» WORK TO BE COMPLETED
Retype exactly the lines that run from the start of the data to the line holding "nand2b_1: 2 / 3.1", including both, and only those.

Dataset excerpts
___
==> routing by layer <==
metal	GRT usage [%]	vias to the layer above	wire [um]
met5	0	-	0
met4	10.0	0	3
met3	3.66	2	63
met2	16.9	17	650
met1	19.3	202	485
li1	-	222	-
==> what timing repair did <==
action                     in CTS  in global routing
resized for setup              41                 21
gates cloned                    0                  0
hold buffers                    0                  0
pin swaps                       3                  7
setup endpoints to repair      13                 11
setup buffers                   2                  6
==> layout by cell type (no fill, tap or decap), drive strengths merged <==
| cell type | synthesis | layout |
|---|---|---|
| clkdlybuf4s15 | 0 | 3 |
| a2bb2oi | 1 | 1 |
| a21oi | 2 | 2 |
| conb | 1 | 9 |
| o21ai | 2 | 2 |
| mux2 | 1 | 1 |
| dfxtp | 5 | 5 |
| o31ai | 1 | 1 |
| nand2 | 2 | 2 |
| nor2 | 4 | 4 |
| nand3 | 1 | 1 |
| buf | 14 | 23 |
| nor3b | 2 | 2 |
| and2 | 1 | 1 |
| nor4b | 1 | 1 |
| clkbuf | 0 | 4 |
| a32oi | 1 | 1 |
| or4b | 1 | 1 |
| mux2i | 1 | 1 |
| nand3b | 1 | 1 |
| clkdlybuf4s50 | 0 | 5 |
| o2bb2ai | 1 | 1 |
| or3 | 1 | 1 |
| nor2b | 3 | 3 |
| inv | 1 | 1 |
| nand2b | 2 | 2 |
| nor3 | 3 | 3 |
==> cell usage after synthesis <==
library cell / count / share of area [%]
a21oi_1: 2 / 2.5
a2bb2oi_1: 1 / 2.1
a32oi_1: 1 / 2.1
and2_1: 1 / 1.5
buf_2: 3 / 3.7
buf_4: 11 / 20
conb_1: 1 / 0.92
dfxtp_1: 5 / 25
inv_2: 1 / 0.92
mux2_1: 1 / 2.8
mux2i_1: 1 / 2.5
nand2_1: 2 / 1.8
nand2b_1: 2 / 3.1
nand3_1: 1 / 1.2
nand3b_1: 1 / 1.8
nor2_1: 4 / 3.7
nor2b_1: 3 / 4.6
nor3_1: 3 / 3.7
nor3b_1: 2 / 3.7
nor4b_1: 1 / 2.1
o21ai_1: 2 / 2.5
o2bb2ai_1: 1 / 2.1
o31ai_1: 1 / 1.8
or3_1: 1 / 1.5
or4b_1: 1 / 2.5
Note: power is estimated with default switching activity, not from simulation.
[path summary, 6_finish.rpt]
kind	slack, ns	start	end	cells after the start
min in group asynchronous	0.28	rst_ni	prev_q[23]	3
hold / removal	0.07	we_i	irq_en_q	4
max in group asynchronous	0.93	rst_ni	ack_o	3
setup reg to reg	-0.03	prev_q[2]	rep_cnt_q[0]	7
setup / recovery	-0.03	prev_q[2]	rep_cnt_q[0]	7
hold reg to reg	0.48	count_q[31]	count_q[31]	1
## config.mk

```make
export PLATFORM = sky130hd
export DESIGN_NAME = universal_shift_register
export DESIGN_NICKNAME = d
export VERILOG_FILES = /design/src/rtl/universal_shift_register.sv
export SDC_FILE = /design/constraint.sdc
export NUM_CORES = 1
export LEC_CHECK = 0
export CORE_MARGIN = 2
export CORE_UTILIZATION = 45
export DETAILED_ROUTE_END_ITERATION = 8
export PLACE_DENSITY = 0.72
export SYNTH_ARGS = -nofsm -noshare
export SYNTH_HDL_FRONTEND = slang
export SYNTH_SLANG_ARGS = --single-unit
```

## constraint.sdc

```tcl
create_clock -name clk -period 2.35 [get_ports clk]
set_input_delay 0.235 -clock clk [delete_from_list [all_inputs] [get_ports clk]]
set_output_delay 0.235 -clock clk [all_outputs]
set_load 0.01 [all_outputs]
```

## src/rtl/universal_shift_register.sv

```systemverilog
`default_nettype none
// ============================================================================
// universal_shift_register : WIDTH-bit shift/rotate/load register with burst FSM
// Revision: 1.0
// ============================================================================
module universal_shift_register #(
  parameter int WIDTH = 4,
  parameter int CNT_W = 4
) (
  input  logic             clk,
  input  logic             rst_n,
  input  logic             en,
  input  logic [2:0]       mode,
  input  logic [WIDTH-1:0] pdata,
  input  logic             si_left,
  input  logic             si_right,
  input  logic [CNT_W-1:0] amount,
  input  logic             start,
  output logic [WIDTH-1:0] out,
  output logic             so_left,
  output logic             so_right,
  output logic             busy,
  output logic             done
);

  typedef enum logic [0:0] {
    S_IDLE = 1'b0,
    S_RUN  = 1'b1
  } state_t;

  state_t           r_state;
  logic [CNT_W-1:0] r_count;
  logic [2:0]       r_mode;

  logic [2:0]       w_op_mode;
  logic [WIDTH-1:0] w_out_nxt;
  logic             w_sol_nxt;
  logic             w_sor_nxt;
  logic             w_start_ok;

  // During a burst the latched mode drives the step, never the live input.
  assign w_op_mode  = (r_state == S_RUN) ? r_mode : mode;
  assign w_start_ok = (r_state == S_IDLE) && start && (mode != 3'd0) && (mode <= 3'd5);

  always_comb begin
    w_out_nxt = out;
    w_sol_nxt = so_left;
    w_sor_nxt = so_right;
    case (w_op_mode)
      3'd1: begin
        w_out_nxt = {si_left, out[WIDTH-1:1]};
        w_sor_nxt = out[0];
      end
      3'd2: begin
        w_out_nxt = {out[WIDTH-2:0], si_right};
        w_sol_nxt = out[WIDTH-1];
      end
      3'd3: begin
        w_out_nxt = {out[0], out[WIDTH-1:1]};
        w_sor_nxt = out[0];
      end
      3'd4: begin
        w_out_nxt = {out[WIDTH-2:0], out[WIDTH-1]};
        w_sol_nxt = out[WIDTH-1];
      end
      3'd5: begin
        w_out_nxt = {out[WIDTH-1], out[WIDTH-1:1]};
        w_sor_nxt = out[0];
      end
      3'd6:    w_out_nxt = pdata;
      3'd7:    w_out_nxt = '0;
      default: ;
    endcase
  end

  always_ff @(posedge clk or negedge rst_n) begin
    if (!rst_n) begin
      out      <= '0;
      so_left  <= 1'b0;
      so_right <= 1'b0;
      busy     <= 1'b0;
      done     <= 1'b0;
      r_state  <= S_IDLE;
      r_count  <= '0;
      r_mode   <= 3'd0;
    end else begin
      done <= 1'b0;
      case (r_state)
        S_IDLE: begin
          if (w_start_ok) begin
            // A zero-length burst completes immediately without touching the data.
            if (amount != '0) begin
              r_mode  <= mode;
              r_count <= amount;
              r_state <= S_RUN;
              busy    <= 1'b1;
            end else begin
              done <= 1'b1;
            end
          end else if (en) begin
            out      <= w_out_nxt;
            so_left  <= w_sol_nxt;
            so_right <= w_sor_nxt;
          end
        end
        S_RUN: begin
          out      <= w_out_nxt;
          so_left  <= w_sol_nxt;
          so_right <= w_sor_nxt;
          r_count  <= r_count - 1'b1;
          if (r_count == CNT_W'(1)) begin
            r_state <= S_IDLE;
            busy    <= 1'b0;
            done    <= 1'b1;
          end
        end
        default: r_state <= S_IDLE;
      endcase
    end
  end

endmodule
`default_nettype wire

```

==> results.md <==
* Clock skew at 0.00928 ns
* DIE HEIGHT at 53.8 µm
* Worst VDD drop at 663 µV
* Final setup TNS at 0 ns
* Outcome: complete, no violations
* R2r setup slk at 0.54 ns
* Critical path fanouts, max at 11
* WP data required at 2.54 ns
* Simple-Gate Fraction of Synth Area at 18.6%
* GR Util All Layers at 18.4%
* Post-synth EDFFs at 0
* Worst path cell trace: mux2i_4 > xnor2_1 > a21oi_1 > mux2_2
* Synth area leader: dfrtp_1
* Via density at 5.46
* Number of synthesized register bits at 16
* Minimum clock period at 1.81 ns
* Hold Fails Final Rpt at 0
* RePlAce Congestion at 0.816
* Slew Limit Fails at 0
* ANT cells at 0
* Synthesized area per cell at 9.78 µm²
* Remaining global-route overflow at 0
* Startpoint types: flop
* Pwr dens at 1260 nW/µm²
* Most common cell in the netlist: dfrtp_1
* Adder-Cell Fraction of Synth Area at 2.24%
* Final ANT Viol Nets at 0
* Largest family of logic cells by synthesized area: compound AO/OA/AOI/OAI gates
* Worst-path clk slew at 0.11 ns
* I/O Pins at 25
* DP HPWL at 1880 µm
* Worst r2r path cells at 4
* Longest Clk Path Bufs at 2
* First-pass GRT wire length at 3800 µm
* Htree depth at 1
* Post-Route Utilization at 59.2%
* Leak at 0.593 nW
* Multiplexer share of the synthesized area at 9.09%
* CP Class: reg2reg
* Yosys warnings at 0
* Total number of vias at 934
* Residual DRC at 0
* Number of global-route vias before repair at 887
* RR Startpoint: r_state
* Drt wl/cell at 13.9 µm
* CTS tree: yes
* Max-cap violations at 0
* Die X at 53.8 µm
* Worst Tran Pin Value at 0.734 ns
* # resized after CTS at 0
* DRT iter0 DRCs at 17
* Post-Synth XOR/XNOR Area at 3.14%
* Post-synth top cells: 16 x dfrtp_1, 8 x nor2_1, 7 x a21oi_1, 7 x nand2_1, 6 x inv_1
* Core Area at 2410 µm²
* RSZ-0062 raised after global routing: false
* # rows at 18
* Layout area overhead at 28.1%
* Drt pass-1 iters at 4
* Largest net degree at the start of global routing at 17
* Top delay family on crit path: flip-flops
* Critical path's slowest cell: dfrtp_1
* Worst path bufs/invs at 0
* Sink Count at 16
* Sequential area share after synthesis at 35.9%
* Port Buffers at 24
* Final WL at 2380 µm
* Final setup violation count at 0
* Critical path startpoint: r_state
* Synth Flop Type: dfrtp_1
* Post-synth top area share at 35.9%
* Initial antenna violation count at 0
* Hold Path Class: in2async
* Post-DP Area at 1390 µm²
* Cts bufs inserted at 3
* Synth Area in Compound Gates at 23.5%
* Nets at 161
* Post-synth ARST share at 100%
* WP depth at 4
* Arr. time, crit path at 1.99 ns
* Slowest stage delay, CP at 0.71 ns
* Initial core utilization at 46.3%
* Root Buffer: clkbuf_4
* Die area at 2890 µm²
* Postcts setup bufs at 0
* Design Area, Final at 1430 µm²
* Post-cts hold buffer count at 0
* Layout cells sized above 1 at 19.1%
* Hold_ws at 0.369 ns
* Synth area leaders: dfrtp_1 36%, a21oi_1 3.1%, mux2i_1 2.7%
* Worst setup EP type: flop
* Syn_nets at 133
* Slew margin rel. at 50.9%
* Synth Instances at 114
* Worst-Skew Late Latency at 0.29 ns
* Pwr Total at 1.80 mW
* Yosys cell types at 50
* Final period util at 76.9%
* Achievable Freq at 554 MHz
* Mapped cell area at 1110 µm²
[path summary, 6_finish.rpt]
kind	end
worst max-delay path	out[3]
worst min-delay path	so_left
worst max register to register	out[3]
worst min register to register	so_right
max in group asynchronous	r_count[3]
min in group clk	so_right
[per-stage QoR]
stage	instances	worst slack (ns)
2_1_floorplan	114	0.780
6_report	171	0.544
3_3_place_gp	167	0.338
4_1_cts	171	0.565
5_1_grt	171	0.488
3_5_place_dp	167	0.307
[flip-flops by register name, indices dropped and copies added (netlist names)]
name and cells:
out 4, r_count 4, r_mode 3, busy 1, done 1, r_state 1
so_left 1, so_right 1
[kinds of logic after synthesis]
group,Yosys count
buffers and inverters,16
and+or+nand+nor,33
AOI/OAI and AO/OA,35
muxes,8
adders and majority gates,2
xor gates and xnor gates,4
DFF,16
[area by class of cell]
cell class / instances / area (µm²)
fill: 207 / 982
multi-input combinational: 82 / 631
sequential: 16 / 400
timing repair buffer: 31 / 293
tap: 30 / 37.5
clock buffer: 4 / 36.3
inverter: 8 / 30.0
[placed cells by master (no fill, tap or decap), types with 3 or more instances in the layout]
cell type and n:
nor2_1 8, clkdlybuf4s50_1 24, buf_4 7, mux2i_1 3, o21ai_1 4, dfrtp_1 16
xnor2_1 3, clkbuf_4 3, inv_1 6, a21oi_1 7, nand2_1 7, a211oi_1 3
a22o_1 3, a31oi_1 3
[metal layers]
layer  up-vias  routed length (µm)  global-route usage, %
met4         0                  15                   6.41
met1       444                1120                   24.2
li1        470                   -                      -
met2        18                1140                   30.9
met3         2                 104                   2.50
met5         -                   0                      0
[where the power goes]
group	total [mW]	internal, mW	leakage, nW	switching, mW
Clock	0.187	0.0942	0.0210	0.0932
Sequential	0.583	0.411	0.194	0.172
Combinational	1.03	0.550	0.378	0.483
Note: power is estimated with default switching activity, not from simulation.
___
» YOUR RESPONSE
==> routing by layer <==
metal	GRT usage [%]	vias to the layer above	wire [um]
met5	0	-	0
met4	10.0	0	3
met3	3.66	2	63
met2	16.9	17	650
met1	19.3	202	485
li1	-	222	-
==> what timing repair did <==
action                     in CTS  in global routing
resized for setup              41                 21
gates cloned                    0                  0
hold buffers                    0                  0
pin swaps                       3                  7
setup endpoints to repair      13                 11
setup buffers                   2                  6
==> layout by cell type (no fill, tap or decap), drive strengths merged <==
| cell type | synthesis | layout |
|---|---|---|
| clkdlybuf4s15 | 0 | 3 |
| a2bb2oi | 1 | 1 |
| a21oi | 2 | 2 |
| conb | 1 | 9 |
| o21ai | 2 | 2 |
| mux2 | 1 | 1 |
| dfxtp | 5 | 5 |
| o31ai | 1 | 1 |
| nand2 | 2 | 2 |
| nor2 | 4 | 4 |
| nand3 | 1 | 1 |
| buf | 14 | 23 |
| nor3b | 2 | 2 |
| and2 | 1 | 1 |
| nor4b | 1 | 1 |
| clkbuf | 0 | 4 |
| a32oi | 1 | 1 |
| or4b | 1 | 1 |
| mux2i | 1 | 1 |
| nand3b | 1 | 1 |
| clkdlybuf4s50 | 0 | 5 |
| o2bb2ai | 1 | 1 |
| or3 | 1 | 1 |
| nor2b | 3 | 3 |
| inv | 1 | 1 |
| nand2b | 2 | 2 |
| nor3 | 3 | 3 |
==> cell usage after synthesis <==
library cell / count / share of area [%]
a21oi_1: 2 / 2.5
a2bb2oi_1: 1 / 2.1
a32oi_1: 1 / 2.1
and2_1: 1 / 1.5
buf_2: 3 / 3.7
buf_4: 11 / 20
conb_1: 1 / 0.92
dfxtp_1: 5 / 25
inv_2: 1 / 0.92
mux2_1: 1 / 2.8
mux2i_1: 1 / 2.5
nand2_1: 2 / 1.8
nand2b_1: 2 / 3.1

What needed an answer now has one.